Photo by: Christopher T. Martin Last year's parade route passed the old Sears building on Ponce de Leon, which will soon operate as Ponce City Market. 

TIGER (Transportation Investment Generating Economic Recovery) grants are awarded on a competitive basis for projects deemed to have a significant impact on a metropolitan area. Atlanta was also awarded a TIGER grant in 2010 to the tune of $47.6 million for the construction of the streetcar. Mayor Kasim Reed played a significant and integral role in the acquisition of both grants. 

“The Atlanta BeltLine is one of the most transformative projects ever undertaken in our city’s history,” said Mayor Reed. “I sincerely appreciate President Barack Obama and U.S. Secretary of Transportation Anthony Foxx for supporting vital surface transportation projects that will improve mobility and the quality of life for residents in cities across the nation such as Atlanta.  This $18 million grant is a tremendous step forward in my administration’s goal to make the vision of the Atlanta BeltLine a reality much sooner.”

The 2.5-mile area was formerly a freight rail line left dormant for nearly 30 years. The project includes the preservation of the future streetcar transit corridor, the construction of shared-use trails, trailheads and other access points. The area extends from Allene Avenue north to Lawton Street, where it will transition to the existing West End Trail for a few blocks, then return to the rail corridor near Ralph Abernathy Boulevard and run north to Lena Street and Washington Park, where it will terminate at the existing Westside Trail, a PATH Foundation trail.

Photo by: Christopher T. Martin All of your best friends, including the furry and four-legged ones, are invited to participate in the Lantern Parade along the Atlanta BeltLine. 

The entire cost of the project is estimated to cost $43 million with this grant covering about 43% of the tab. Benefits of the project include the creation of a bicycle and pedestrian-safe transportation corridor connecting to four schools. Area neighborhoods will enjoy direct access to four parks. The Atlanta BeltLine Eastside Trail, which opened in October 2012, has proven itself as a redevelopment catalyst, with roughly $775 million in private real estate development completed or underway within a half-mile of the project since 2005.
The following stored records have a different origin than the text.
## config.mk

```make
export PLATFORM = sky130hd
export DESIGN_NAME = timer8_capture_event_counter
export DESIGN_NICKNAME = d
export VERILOG_FILES = /design/src/rtl/timer8_pkg.sv /design/src/rtl/timer8_capture_event_counter.sv /design/src/rtl/timer8_input_filter.sv
export SDC_FILE = /design/constraint.sdc
export NUM_CORES = 1
export LEC_CHECK = 0
export ABC_AREA = 1
export ABC_CLOCK_PERIOD_IN_PS = 5150
export CAP_MARGIN = 10
export CORE_MARGIN = 1
export CORE_UTILIZATION = 55
export DETAILED_ROUTE_END_ITERATION = 8
export DONT_BUFFER_PORTS = 1
export PLACE_DENSITY = 0.8
export SLEW_MARGIN = 30
export SYNTH_ARGS = -nofsm -noshare
export SYNTH_HDL_FRONTEND = slang
export SYNTH_SLANG_ARGS = --single-unit
```

## constraint.sdc

```tcl
create_clock -name sys_clk_i -period 5.15 [get_ports sys_clk_i]
set_input_delay 0.2575 -clock sys_clk_i [delete_from_list [all_inputs] [get_ports sys_clk_i]]
set_output_delay 0.2575 -clock sys_clk_i [all_outputs]
set_load 0.005 [all_outputs]
```

## src/rtl/timer8_pkg.sv

```systemverilog
/*
 Package for the 8-bit timer / event counter / capture block.
 Holds mode codes, clock-select codes, bit positions, prescaler divide
 figures and the packed control carrier. Assumes a 10 MHz system clock.
*/
package timer8_pkg;

   // Operating modes of the counter
   typedef enum logic [1:0] {
      MODE_TIMER   = 2'b00,
      MODE_EVENT   = 2'b01,
      MODE_CAPTURE = 2'b10,
      MODE_STOP    = 2'b11
   } timer_mode_type;

   // Clock-select codes for the internal prescaler taps
   localparam logic [1:0] CLK_SEL_TAP0 = 2'h0;   // Slowest tap, only code in low-power modes
   localparam logic [1:0] CLK_SEL_TAP1 = 2'h1;
   localparam logic [1:0] CLK_SEL_TAP2 = 2'h2;

   // Bit position of the software capture request in the control word
   localparam int SOFTWARE_CAPTURE_REQUEST_BIT = 6;

   // System clock rate and tap periods (ns) at this rate
   localparam int SYS_CLK_HZ     = 10_000_000;
   localparam int SYS_PERIOD_NS  = 1_000_000_000 / SYS_CLK_HZ;
   localparam int TAP0_PERIOD_NS = 327_680;
   localparam int TAP1_PERIOD_NS = 81_920;
   localparam int TAP2_PERIOD_NS = 10_240;
   localparam int TAP0_CYCLES    = TAP0_PERIOD_NS / SYS_PERIOD_NS;
   localparam int TAP1_CYCLES    = TAP1_PERIOD_NS / SYS_PERIOD_NS;
   localparam int TAP2_CYCLES    = TAP2_PERIOD_NS / SYS_PERIOD_NS;
   localparam int PRESCALE_W     = 12;

   // Counter width and constants
   localparam int          DATA_W       = 8;
   localparam logic [7:0]  COUNT_ZERO   = 8'h00;
   localparam logic [7:0]  COUNT_FULL   = 8'hFF;
   localparam logic [7:0]  OVERFLOW_VAL = 8'hFF;
   localparam logic [7:0]  FILTER_ZERO  = 8'h00;

   // Control word as seen by the block
   typedef struct packed {
      logic           software_capture_request; // Bit 6: one-shot copy to B in timer and event modes
      timer_mode_type mode;                     // Operating mode
      logic [1:0]     timer_b_clock_select;     // Prescaler tap
      logic           capture_edge_select;      // 0 rising primary, 1 falling
      logic           low_power;                // Slow/sleep: only tap 0 usable
   } timer_ctrl_type;

   // Control write value with its strobe
   typedef struct packed {
      logic           we;
      timer_ctrl_type data;
   } ctrl_write_type;

endpackage

```

## src/rtl/timer8_capture_event_counter.sv

```systemverilog
/*
 8-bit timer / event counter / capture block with compare/capture
 register A and capture register B.
 Assumes control, data writes and register A read strobes come from a
 CPU-side register interface as plain ports, synchronous to sys_clk_i.
*/
`timescale 1ns/1ns
module timer8_capture_event_counter
   import timer8_pkg::*;
(
   input  wire logic            sys_clk_i,          // System clock, 10 MHz
   input  wire logic            rstn_i,             // Async reset, active low
   input  wire ctrl_write_type  ctrl_wr_i,          // Control word write
   input  wire logic            reg_a_we_i,         // Write strobe, register A
   input  wire logic [7:0]      reg_a_wdata_i,      // Write data, register A
   input  wire logic            reg_a_rd_i,         // Read strobe, register A
   input  wire logic [7:0]      reject_len_i,       // Noise reject length, cycles
   input  wire logic            timer_b_input_pin_i,// External pulse input
   output timer_ctrl_type       timer_b_control_o,  // Control word readback
   output logic [7:0]           compare_capture_reg_a_o, // Register A
   output logic [7:0]           capture_reg_b_o,    // Register B
   output logic [7:0]           count_o,            // Live counter
   output logic                 timer_b_interrupt_o // One-cycle interrupt
);

   // Decoding of the tap length for a select code
   function automatic logic [PRESCALE_W-1:0] tap_len(input logic [1:0] sel, input logic lp);
      logic [PRESCALE_W-1:0] len;
      len = PRESCALE_W'(TAP0_CYCLES - 1);
      if (!lp) begin
         unique case (sel)
            CLK_SEL_TAP1: len = PRESCALE_W'(TAP1_CYCLES - 1);
            CLK_SEL_TAP2: len = PRESCALE_W'(TAP2_CYCLES - 1);
            default:      len = PRESCALE_W'(TAP0_CYCLES - 1); // Code 11 acts as tap 0
         endcase
      end
      return len;
   endfunction

   timer_ctrl_type        ctrl_reg,  ctrl_next;   // Control word
   logic [7:0]            a_reg,     a_next;      // Compare/capture A
   logic [7:0]            b_reg,     b_next;      // Capture B
   logic [7:0]            cnt_reg,   cnt_next;    // Up-counter
   logic [PRESCALE_W-1:0] pre_reg,   pre_next;    // Prescaler
   logic                  lock_reg,  lock_next;   // Capture/overflow suspended
   logic                  irq_reg,   irq_next;    // Interrupt pulse
   logic                  tick;                   // Internal clock enable
   logic                  pin_rise;
   logic                  pin_fall;
   logic                  prim_edge;              // Primary edge in event and capture modes
   logic                  sec_edge;               // Opposite edge

   // Pin conditioner with programmable noise reject
   timer8_input_filter u_filter (
      .sys_clk_i    (sys_clk_i),
      .rstn_i       (rstn_i),
      .pin_i        (timer_b_input_pin_i),
      .reject_len_i (reject_len_i),
      .rise_o       (pin_rise),
      .fall_o       (pin_fall)
   );

   // Edge polarity: select bit chooses which edge is primary
   assign prim_edge = ctrl_reg.capture_edge_select ? pin_fall : pin_rise;
   assign sec_edge  = ctrl_reg.capture_edge_select ? pin_rise : pin_fall;

   // Prescaler: one-cycle tick at the selected tap
   always_comb begin
      tick     = (pre_reg >= tap_len(ctrl_reg.timer_b_clock_select, ctrl_reg.low_power));
      pre_next = tick ? '0 : pre_reg + 1'b1;
      if (ctrl_wr_i.we) begin
         pre_next = '0;                                     // Restart on reconfigure
      end
   end

   // Counter, capture and control next-state
   always_comb begin
      ctrl_next = ctrl_reg;
      a_next    = a_reg;
      b_next    = b_reg;
      cnt_next  = cnt_reg;
      lock_next = lock_reg;
      irq_next  = 1'b0;
      unique case (ctrl_reg.mode)
         MODE_TIMER: begin
            // Count tap, clear on match with A
            if (tick) begin
               if (cnt_reg == a_reg) begin
                  cnt_next = COUNT_ZERO;
                  irq_next = 1'b1;
               end else begin
                  cnt_next = cnt_reg + 8'h01;
               end
            end
         end
         MODE_EVENT: begin
            // Count primary pin edges, clear on match with A
            if (prim_edge) begin
               if (cnt_reg == a_reg) begin
                  cnt_next = COUNT_ZERO;
                  irq_next = 1'b1;
               end else begin
                  cnt_next = cnt_reg + 8'h01;
               end
            end
         end
         MODE_CAPTURE: begin
            // Free-running count, no compare
            if (tick) begin
               cnt_next = cnt_reg + 8'h01;
            end
            if (!lock_reg && prim_edge) begin
               a_next    = cnt_reg;
               cnt_next  = COUNT_ZERO;
               irq_next  = 1'b1;
               lock_next = 1'b1;
            end else if (!lock_reg && tick && cnt_reg == COUNT_FULL) begin
               a_next    = OVERFLOW_VAL;
               cnt_next  = COUNT_ZERO;
               irq_next  = 1'b1;
               lock_next = 1'b1;
            end
            // While locked the counter just wraps and keeps running
            if (sec_edge) begin
               b_next = cnt_reg;
            end
         end
         MODE_STOP: begin
            // Held: counter frozen
            cnt_next = cnt_reg;
         end
      endcase
      // Software capture request in timer and event modes, self-clearing
      if (ctrl_reg.software_capture_request) begin
         if (ctrl_reg.mode == MODE_TIMER || ctrl_reg.mode == MODE_EVENT) begin
            b_next = cnt_reg;
         end
         ctrl_next.software_capture_request = 1'b0;
      end
      // Reading A re-arms capture; a new lock in the same cycle wins
      if (reg_a_rd_i && !(lock_next && !lock_reg)) begin
         lock_next = 1'b0;
      end
      // Software writes
      if (ctrl_wr_i.we) begin
         ctrl_next = ctrl_wr_i.data;
         if (ctrl_wr_i.data.mode != ctrl_reg.mode) begin
            cnt_next  = COUNT_ZERO;                         // Fresh start on mode change
            lock_next = 1'b0;
         end
      end
      if (reg_a_we_i && ctrl_reg.mode != MODE_CAPTURE) begin
         a_next = reg_a_wdata_i;
      end
   end

   // Registers
   always_ff @(posedge sys_clk_i or negedge rstn_i) begin
      if (!rstn_i) begin
         ctrl_reg <= '{software_capture_request: 1'b0, mode: MODE_STOP,
                       timer_b_clock_select: CLK_SEL_TAP0, capture_edge_select: 1'b0,
                       low_power: 1'b0};
         a_reg    <= COUNT_ZERO;
         b_reg    <= COUNT_ZERO;
         cnt_reg  <= COUNT_ZERO;
         pre_reg  <= '0;
         lock_reg <= 1'b0;
         irq_reg  <= 1'b0;
      end else begin
         ctrl_reg <= ctrl_next;
         a_reg    <= a_next;
         b_reg    <= b_next;
         cnt_reg  <= cnt_next;
         pre_reg  <= pre_next;
         lock_reg <= lock_next;
         irq_reg  <= irq_next;
      end
   end

   // Outputs straight from registers
   assign timer_b_control_o       = ctrl_reg;
   assign compare_capture_reg_a_o = a_reg;
   assign capture_reg_b_o         = b_reg;
   assign count_o                 = cnt_reg;
   assign timer_b_interrupt_o     = irq_reg;

endmodule

```

## src/rtl/timer8_input_filter.sv

```systemverilog
/*
 Input conditioner for the timer input pin: two-stage synchroniser,
 programmable noise reject, edge pulses. Assumes the pin is asynchronous
 to sys_clk_i and that reject_len_i is stable while in use.
*/
`timescale 1ns/1ns
module timer8_input_filter
   import timer8_pkg::*;
(
   input  wire logic        sys_clk_i,    // System clock
   input  wire logic        rstn_i,       // Async reset, active low
   input  wire logic        pin_i,        // Raw pin level
   input  wire logic [7:0]  reject_len_i, // Cycles the level must hold (0 = none)
   output logic             rise_o,       // One-cycle rising edge
   output logic             fall_o        // One-cycle falling edge
);

   logic       sync1_reg, sync1_next;     // First synchroniser stage
   logic       sync2_reg, sync2_next;     // Second synchroniser stage
   logic       level_reg, level_next;     // Filtered level
   logic [7:0] hold_reg,  hold_next;      // Stability counter
   logic       rise_reg,  rise_next;
   logic       fall_reg,  fall_next;

   // Next-state: filtered level changes once raw level held long enough
   always_comb begin
      sync1_next = pin_i;
      sync2_next = sync1_reg;
      level_next = level_reg;
      hold_next  = hold_reg;
      rise_next  = 1'b0;
      fall_next  = 1'b0;
      if (sync2_reg == level_reg) begin
         // Level agrees, restart stability count
         hold_next = FILTER_ZERO;
      end else if (hold_reg >= reject_len_i) begin
         // Held long enough: accept new level
         level_next = sync2_reg;
         hold_next  = FILTER_ZERO;
         rise_next  = sync2_reg;
         fall_next  = ~sync2_reg;
      end else begin
         hold_next = hold_reg + 8'h01;
      end
   end

   // Registers
   always_ff @(posedge sys_clk_i or negedge rstn_i) begin
      if (!rstn_i) begin
         sync1_reg <= 1'b0;
         sync2_reg <= 1'b0;
         level_reg <= 1'b0;
         hold_reg  <= FILTER_ZERO;
         rise_reg  <= 1'b0;
         fall_reg  <= 1'b0;
      end else begin
         sync1_reg <= sync1_next;
         sync2_reg <= sync2_next;
         level_reg <= level_next;
         hold_reg  <= hold_next;
         rise_reg  <= rise_next;
         fall_reg  <= fall_next;
      end
   end

   assign rise_o = rise_reg;
   assign fall_o = fall_reg;

endmodule

```

==> reports/metrics.cfg, run 1 <==
[run_status]
outcome = finished, final reports clean

[logic_synthesis]
synth_edf_count = 0
ys_ff_latch = 58
synth_top_area_cell = dfrtp_1
post-synth-top-count-cell = nand2_1
synthDominantCellAreaShare_pct = 36.72
synth_area_per_cell_um2 = 7.648
ys_seq_area_share_pct = 38.10
synth.top_cells.by_count = nand2_1, inv_1, dfrtp_1
synthCells = 499
ys_types = 38
async_reset_ff_share_pct = 100.0
synth_warnings = 0
synth.area.top_cells = dfrtp_1, nand2_1, ha_1
syn-cell-area_um2 = 3816
synth_ff_type = dfrtp_1
synth_nets = 553

[sta]
hold_viol = 0
drv_slew = 0
finClkSkew_ns = 0.006533
period_share_pct = 63.49
finalSetupViolations = 0
worst_pin_slew_ns = 0.6780
period_needed_ns = 3.270
maxSlewHeadroom_pct = 54.64
fin_tns_setup_ns = 0
max_clock_freq_ghz = 0.3058
rsz0062_at_grt = false

[layout]
seq_area_um2 = 1454
drive_above_1_share_pct = 10.41
area_growth_pct = 7.049
n_antenna_cell = 0
final_util_pct = 62.55
largest_register_ffs = 12
final_cells = 586
fillCellCount = 561
multiInputGateArea_um2 = 1997
layout.nets = 558

[power_and_ir_drop]
vdd_drop_max_v = 0.0001942
cellPowerDensity_nw_per_um2 = 289.1
p_leak_nw = 2.120

[die]
core_area_um2 = 6531
die_w_um = 85.30
die-area_um2 = 7275
io_pins = 61
start_util_pct = 58.43
die_h_um = 85.30
rows = 29

[placed_design]
portBuffers = 0
dp_hpwl_um = 6267
dp.cells = 566
place_congestion = 0.9193

[setup_path]
cp_max_fo = 17
crit_type = flop to flop
cpPeakStageDelay_ns = 0.49
critPathRequiredTime_ns = 5.42
cpMaxStageDelayCell = a21oi_2
r2r_setup_slack_ns = 1.88
reg2reg_from = timer_b_control_o[2]
cp-start-kind = flop
critPathTopFamily = simple AND/OR/NAND/NOR gates
reg2reg_depth = 18
critPathBufInv = 3
cp-end-kind = flop
cp.arrival_ns = 3.54
r2r_end = count_o[0]
cp.depth = 18
cp_common_cell = nand2_1
worstPathCellList = inv_1 > ha_1 > nor2_1 > inv_1 > ha_1 > nand2_1 > nand2_1 > nand2_1 > nand2_1 > a21oi_2 > nand2_4 > nand2_2 > nand2_4 > nor2_1 > nand2_1 > nand3_1 > nand2_1 > inv_1

[global_route]
grt_pass1_vias = 3181
grt_overflow = 0
antenna_found_initial = 0
grt_max_degree = 59
grt.total_usage_pct = 25.91
grt_pass1_wl_um = 14760

[detailed_routing]
drtIter0Drc = 276
m1WireLength_um = 3877
dr_wl_met3_um = 568
routed_wl_um = 8657
maxUsedRoutingLayer = met4
avgRoutedWirePerCell_um = 14.77
first_pass_iters = 5
drcViolationCount = 0
wl_met2_um = 4082
drtAntennaViolNets = 0
routed-via-count = 3257
vias_per_cell = 5.558

[clock_tree]
cts_hold_buf = 4
clk_path_buf_depth = 2
clk_pin_slew_ns = 0.06
clock_sinks = 58
cts_resized = 0
clk_latency_ns = 0.33
root_buffer = clkbuf_8
cts_tree = built
cts_buffers = 9
h-tree-depth = 3
cts_setup_buffers = 0

[hold_path]
hold_depth = 2
min_from = ctrl_wr_i[7]
hold_class = input pin to flop
whs_endpoint = timer_b_control_o[5]

[job]
drv_cap = 0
“We are extremely grateful to the U.S. DOT for this opportunity to deliver such a significant part of the Atlanta BeltLine in southwest Atlanta years ahead of schedule,” said Paul Morris, president and CEO of Atlanta BeltLine, Inc. (ABI). ABI is the implementing entity for the Atlanta BeltLine.

According to a release submitted by the Atlanta BeltLine, the DOT gave priority to projects ready to proceed quickly and whether the project would contribute to the economic competitiveness of the nation over the medium- and long-term; foster livable communities through place-based policies and investments that increase transportation choices and access to transportation services; and improve energy efficiency and reduce oil dependence and greenhouse gas emissions. In the 2013 TIGER V grant application process, U.S. DOT received 568 applications from every state in the nation requesting more than $9 billion for transportation projects, including highways and bridges, public transit and railroads, and port infrastructure.   

The Lantern Parade, which is Saturday, September 7, kicks off 2013's annual Art on the BeltLine.